Acerca de Paco Cañamero

En tres décadas largas juntando letras llevo recorrido mucho camino, pero barrunto que lo mejor está por venir. En El Adelanto me enseñaron el oficio; en Tribuna de Salamanca lo puse en práctica y me dejaron opinar y hasta mandar, pero esto último no me gustaba. En ese tiempo aprendí todo lo bueno que sé de esta profesión y todo lo malo. He entrevistado a cientos y cientos de personajes de la más variopinta condición. En ABC escribí obituarios y me asomé a la ventana de El País, además de colaborar en otros medios -en Aplausos casi dos décadas- y disertar en conferencias por toda España y Francia.
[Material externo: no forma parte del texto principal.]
## config.mk

```make
export PLATFORM = sky130hd
export DESIGN_NAME = serial_frame_store_flat
export DESIGN_NICKNAME = d
export VERILOG_FILES = /design/src/rtl/serial_frame_store_pkg.sv /design/src/rtl/serial_frame_store_if.sv /design/src/rtl/serial_frame_store_bit_write_decoder.sv /design/src/rtl/serial_frame_store.sv /design/src/flat_wrapper.sv
export SDC_FILE = /design/constraint.sdc
export NUM_CORES = 1
export LEC_CHECK = 0
export BUFFER_PORTS_ARGS = -buffer_cell sky130_fd_sc_hd__clkbuf_2
export CORE_ASPECT_RATIO = 0.8
export CORE_MARGIN = 5
export CORE_UTILIZATION = 61
export CTS_BUF_LIST = sky130_fd_sc_hd__clkbuf_4 sky130_fd_sc_hd__clkbuf_8 sky130_fd_sc_hd__clkbuf_16
export DETAILED_ROUTE_END_ITERATION = 10
export PLACE_DENSITY = 0.86
export SLEW_MARGIN = 15
export SYNTH_ARGS = -nofsm -noshare
export SYNTH_HDL_FRONTEND = slang
export SYNTH_SLANG_ARGS = --single-unit
```

## constraint.sdc

```tcl
create_clock -name clock -period 3.9 [get_ports clock]
set_input_delay 0.195 -clock clock [delete_from_list [all_inputs] [get_ports clock]]
set_output_delay 0.195 -clock clock [all_outputs]
set_load 0.05 [all_outputs]
```
==> src/rtl/pipe_pkg.sv <==
// Shared definitions for the pipeline register family: default word width,
// occupancy codes and the skid register state encoding.
package pipe_pkg;

    localparam int WORD_WIDTH = 32;

    localparam logic [1:0] OCC_EMPTY = 2'd0;
    localparam logic [1:0] OCC_ONE   = 2'd1;
    localparam logic [1:0] OCC_TWO   = 2'd2;

    // State bits are {skid valid, main valid}, so each bit doubles as a valid flag.
    typedef enum logic [1:0] {
        EMPTY = 2'b00,
        ONE   = 2'b01,
        TWO   = 2'b11
    } skidState_e;

    function automatic logic [1:0] occOf(input skidState_e s);
        logic [1:0] occ;
        occ = OCC_EMPTY;
        case (s)
            EMPTY:   occ = OCC_EMPTY;
            ONE:     occ = OCC_ONE;
            TWO:     occ = OCC_TWO;
            default: occ = OCC_EMPTY;
        endcase
        return occ;
    endfunction

endpackage

==> src/rtl/regn.sv <==
// Enable register with synchronous clear to a parameterised reset value.
module regn
    import pipe_pkg::*;
#(
    parameter int               WIDTH       = WORD_WIDTH,
    parameter logic [WIDTH-1:0] RESET_VALUE = '0
) (
    input  logic             clock,
    input  logic             clr,
    input  logic             en,
    input  logic [WIDTH-1:0] d,
    output logic [WIDTH-1:0] q
);

    always_ff @(posedge clock) begin
        if (clr) begin
            q <= RESET_VALUE;
        end else if (en) begin
            q <= d;
        end
    end

endmodule

==> src/rtl/skid_register.sv <==
// Ready/valid pipeline register with a one-entry skid buffer so that in_ready
// can come straight from a flop while still sustaining one word per cycle.
module skid_register
    import pipe_pkg::*;
#(
    parameter int               WIDTH       = WORD_WIDTH,
    parameter logic [WIDTH-1:0] RESET_VALUE = '0
) (
    input  logic             clock,
    input  logic             clr,
    input  logic             ctrl_flush,
    input  logic             in_valid,
    output logic             in_ready,
    input  logic [WIDTH-1:0] in_data,
    output logic             out_valid,
    input  logic             out_ready,
    output logic [WIDTH-1:0] out_data,
    output logic [1:0]       occupancy
);

    skidState_e state;
    skidState_e nextState;

    logic             mainV;
    logic             skidV;
    logic             accept;
    logic             consume;
    logic             mainLoad;
    logic             mainFromSkid;
    logic             skidLoad;
    logic             mainEn;
    logic             skidEn;
    logic [WIDTH-1:0] mainD;
    logic [WIDTH-1:0] mainData;
    logic [WIDTH-1:0] skidData;

    assign mainV   = state[0];
    assign skidV   = state[1];
    assign accept  = in_valid && in_ready;
    assign consume = out_valid && out_ready;

    // clr wins over flush; both return to EMPTY but only clr touches the data.
    always_ff @(posedge clock) begin
        if (clr) begin
            state <= EMPTY;
        end else if (ctrl_flush) begin
            state <= EMPTY;
        end else begin
            state <= nextState;
        end
    end

    always_comb begin
        nextState    = state;
        mainLoad     = 1'b0;
        mainFromSkid = 1'b0;
        skidLoad     = 1'b0;
        case (state)
            EMPTY: begin
                if (accept) begin
                    nextState = ONE;
                    mainLoad  = 1'b1;
                end
            end
            ONE: begin
                if (accept && consume) begin
                    mainLoad = 1'b1;
                end else if (accept) begin
                    nextState = TWO;
                    skidLoad  = 1'b1;
                end else if (consume) begin
                    nextState = EMPTY;
                end
            end
            TWO: begin
                if (consume) begin
                    nextState    = ONE;
                    mainLoad     = 1'b1;
                    mainFromSkid = 1'b1;
                end
            end
            default: begin
                nextState = EMPTY;
            end
        endcase
    end

    // A flushed cycle must leave both data registers untouched.
    assign mainEn = mainLoad && !ctrl_flush;
    assign skidEn = skidLoad && !ctrl_flush;
    assign mainD  = mainFromSkid ? skidData : in_data;

    regn #(
        .WIDTH       (WIDTH),
        .RESET_VALUE (RESET_VALUE)
    ) mainReg (
        .clock (clock),
        .clr   (clr),
        .en    (mainEn),
        .d     (mainD),
        .q     (mainData)
    );

    regn #(
        .WIDTH       (WIDTH),
        .RESET_VALUE (RESET_VALUE)
    ) skidReg (
        .clock (clock),
        .clr   (clr),
        .en    (skidEn),
        .d     (in_data),
        .q     (skidData)
    );

    assign in_ready  = !skidV;
    assign out_valid = mainV;
    assign out_data  = mainData;
    assign occupancy = occOf(state);

endmodule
Pendiente siempre de la actualidad, me gustan los toros y el fútbol, enamorado del ferrocarril y si estoy a gusto en una buena tertulia regada con un tinto de Toro me olvido del móvil. Soy enemigo del ego y de los trepas. Llevo escrito treinta y nueve libros y también he plantado árboles. Un mal día le puse los cuernos a mi profesión para entrar en política y fue el mayor error de todos los cometidos en mi vida, al encontrar un mundo de traiciones, puñaladas por la espalda y falsedades que acabó convertido en un infierno hasta el punto que casi me cuesta la vida. Aunque esa es otra historia.